Una solidaridad recortada

Desde los cuatro puntos cardinales del país y desde casi todos los rincones del planeta se ha exaltado la “solidaridad” del pueblo colombiano con nuestros compatriotas víctimas del terremoto que nos azotó el 10 de agosto. Sea la ocasión para una breve reflexión sobre la solidaridad, uno de los sentimientos más elevados que existe.   

Y no es para menos: la compasión –definida por la RAE como “Sentimiento de pena, de ternura y de identificación ante los males de alguien”– ha sido ejemplar y conmovedora después del terremoto. Pero ha sido eso: compasión a lo sumo, cuando no simple caridad, que es la “Actitud solidaria con el sufrimiento ajeno”, según la propia RAE. La solidaridad tiene otras dimensiones más sublimes, que trascienden los momentos de desgracia.    

En una columna titulada Creer en la humanidad, publicada hace una semana en este medio, mi colega Mario Duque abogaba al final porque la solidaridad se haga costumbre, aunque acudía a dos citas para poner de manifiesto la dificultad de ejercitarla.

La primera era del escritor uruguayo Eduardo Galeano:  «No creo en la caridad.
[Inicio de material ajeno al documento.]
==> inputs of run a <==
// fpm
module fpm(
    input [32:1] a,
    input [32:1] b,
    input clk,
    input rst,
    input in_valid,
    output  [32:1] c,
    output out_valid
    );
Settings: LEC_CHECK=0, ABC_AREA=1, CAP_MARGIN=5, CELL_PAD_IN_SITES_DETAIL_PLACEMENT=1, CORE_ASPECT_RATIO=1.92, CORE_MARGIN=8, CORE_UTILIZATION=35, HOLD_SLACK_MARGIN=-0.02, SLEW_MARGIN=20, TNS_END_PERCENT=55; clock period 7.22 ns.
run.sh (not shown) runs the stock make flow with config.mk's settings and CLKGATE_MAP_FILE=.
==> inputs of run b, as changes to run a <==
ABC_AREA = not set   (was 1)
CAP_MARGIN = 20   (was 5)
CELL_PAD_IN_SITES_DETAIL_PLACEMENT = not set   (was 1)
CORE_ASPECT_RATIO = not set   (was 1.92)
CORE_MARGIN = 2   (was 8)
CORE_UTILIZATION = 66   (was 35)
CTS_CLUSTER_DIAMETER = 209   (was not set)
HOLD_SLACK_MARGIN = not set   (was -0.02)
TNS_END_PERCENT = not set   (was 55)
==> flow/constraint.sdc (replaced) <==
create_clock -name core_clock -period 3.94 [get_ports {clk}]
set_input_delay 0.7880 -clock core_clock [delete_from_list [all_inputs] [get_ports {clk}]]
set_output_delay 0.7880 -clock core_clock [all_outputs]
set_load 0.01 [all_outputs]
==> inputs of run c, as changes to run a <==
CAP_MARGIN = 20   (was 5)
CORE_ASPECT_RATIO = 1.04   (was 1.92)
CORE_MARGIN = 2   (was 8)
CORE_UTILIZATION = 23   (was 35)
HOLD_SLACK_MARGIN = not set   (was -0.02)
MIN_ROUTING_LAYER = met2   (was not set)
SETUP_SLACK_MARGIN = -0.16   (was not set)
SLEW_MARGIN = 30   (was 20)
TNS_END_PERCENT = not set   (was 55)
==> flow/constraint.sdc (replaced) <==
create_clock -name core_clock -period 5.0 [get_ports {clk}]
set_input_delay 1.0000 -clock core_clock [delete_from_list [all_inputs] [get_ports {clk}]]
set_output_delay 1.0000 -clock core_clock [all_outputs]
set_load 0.01 [all_outputs]
==> inputs of run d, as changes to run a <==
ABC_AREA = not set   (was 1)
CAP_MARGIN = 40   (was 5)
CELL_PAD_IN_SITES_DETAIL_PLACEMENT = not set   (was 1)
CORE_ASPECT_RATIO = not set   (was 1.92)
CORE_MARGIN = 2   (was 8)
CORE_UTILIZATION = 72   (was 35)
CTS_CLUSTER_DIAMETER = 391   (was not set)
CTS_CLUSTER_SIZE = 14   (was not set)
HOLD_SLACK_MARGIN = not set   (was -0.02)
SETUP_SLACK_MARGIN = -0.3   (was not set)
TNS_END_PERCENT = not set   (was 55)
==> flow/constraint.sdc (replaced) <==
create_clock -name core_clock -period 2.89 [get_ports {clk}]
set_input_delay 0.5780 -clock core_clock [delete_from_list [all_inputs] [get_ports {clk}]]
set_output_delay 0.5780 -clock core_clock [all_outputs]
set_load 0.01 [all_outputs]
==> metrics.csv <==
metric;value;unit
R2R depth;8;
first-pass GRT wire length;454000;µm
status;no timing/DRC/antenna violations;
Placement Cell Area;0.159;mm²
top routing layer in use;met4;
Source of the figures above: run b

==> metrics.csv <==
metric;value;unit
status;no timing/DRC/antenna violations;
GR met3 Demand/Resource;1.88;%
top routing layer in use;met5;
first-pass GRT wire length;584000;µm
Crit Path Category;register to output pin;
Sink Count;4959;
Placement Cell Area;0.166;mm²
R2R depth;8;
largest net degree at the start of global routing;241;
Source of the figures above: run a

==> metrics.csv <==
metric;value;unit
Setup Viol. Count Final;31;
violated checks;setup timing;
status;failed layout checks;
fin worst setup slack;-0.711;ns
Placement Cell Area;0.159;mm²
Source of the figures above: run d

==> metrics.csv <==
metric;value;unit
fin worst setup slack;0.128;ns
top routing layer in use;met5;
Placement Cell Area;0.170;mm²
GRT busiest layer;met3;
status;no timing/DRC/antenna violations;
first-pass GRT wire length;598000;µm
R2R depth;8;
Source of the figures above: run c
Creo en la solidaridad. La caridad es muy vertical. Va de arriba hacia abajo. La solidaridad es horizontal. Respeta al otro». La otra era atribuida al teólogo y filósofo francés Robert de Lamennais: “la felicidad no solidariza a los hombres entre sí; más bien el sufrimiento despierta el amor y crea los lazos más fuertes”.

Difiero en este caso de Galeano, Lamennais y de mi colega comunicador y columnista Mario. La auténtica solidaridad no debe ser solamente horizontal. Es en todos los sentidos, incluyendo la de abajo hacia arriba. La definición de solidaridad que trae la RAE no considera dirección ni condición particular: “Adhesión circunstancial a la causa o a la empresa de otros”. No habla de males ni de sufrimiento de los demás; no especifica si están arriba, abajo, al lado, en peores o en mejores circunstancias que nosotros.


La de arriba hacia abajo –que es la que aparece en los malos momentos, como en el terremoto– sigue siendo caridad, lástima o, si acaso, compasión. La que es solo ascendente –con los que están o creemos que están más arriba– también es necesaria, mientras no sea una manifestación de arribismo. La prueba de fuego de la solidaridad es, ante todo, con nuestros pares, en los buenos momentos, cuando nos superan; en el “éxito”, la alegría y la felicidad. Es con aquellos que representan un riesgo para nuestra identidad y reconocimiento.  

Galeano y Lamennais –y Mario con ellos– tienen claro que no es fácil, pero, si no se logra, es una “solidaridad” recortada, indigna de tan excelso sustantivo. El que no se solidariza con la felicidad de sus congéneres y amigos –siempre que no sea a costa de la desgracia de los demás– es, básicamente, un envidioso.

La virtud humana aparece allí cuando logramos elevarnos por encima de nuestros instintos más básicos. La solidaridad alcanza su plenitud y esplendor cuando reconocemos y celebramos un brillo superior en nuestros semejantes.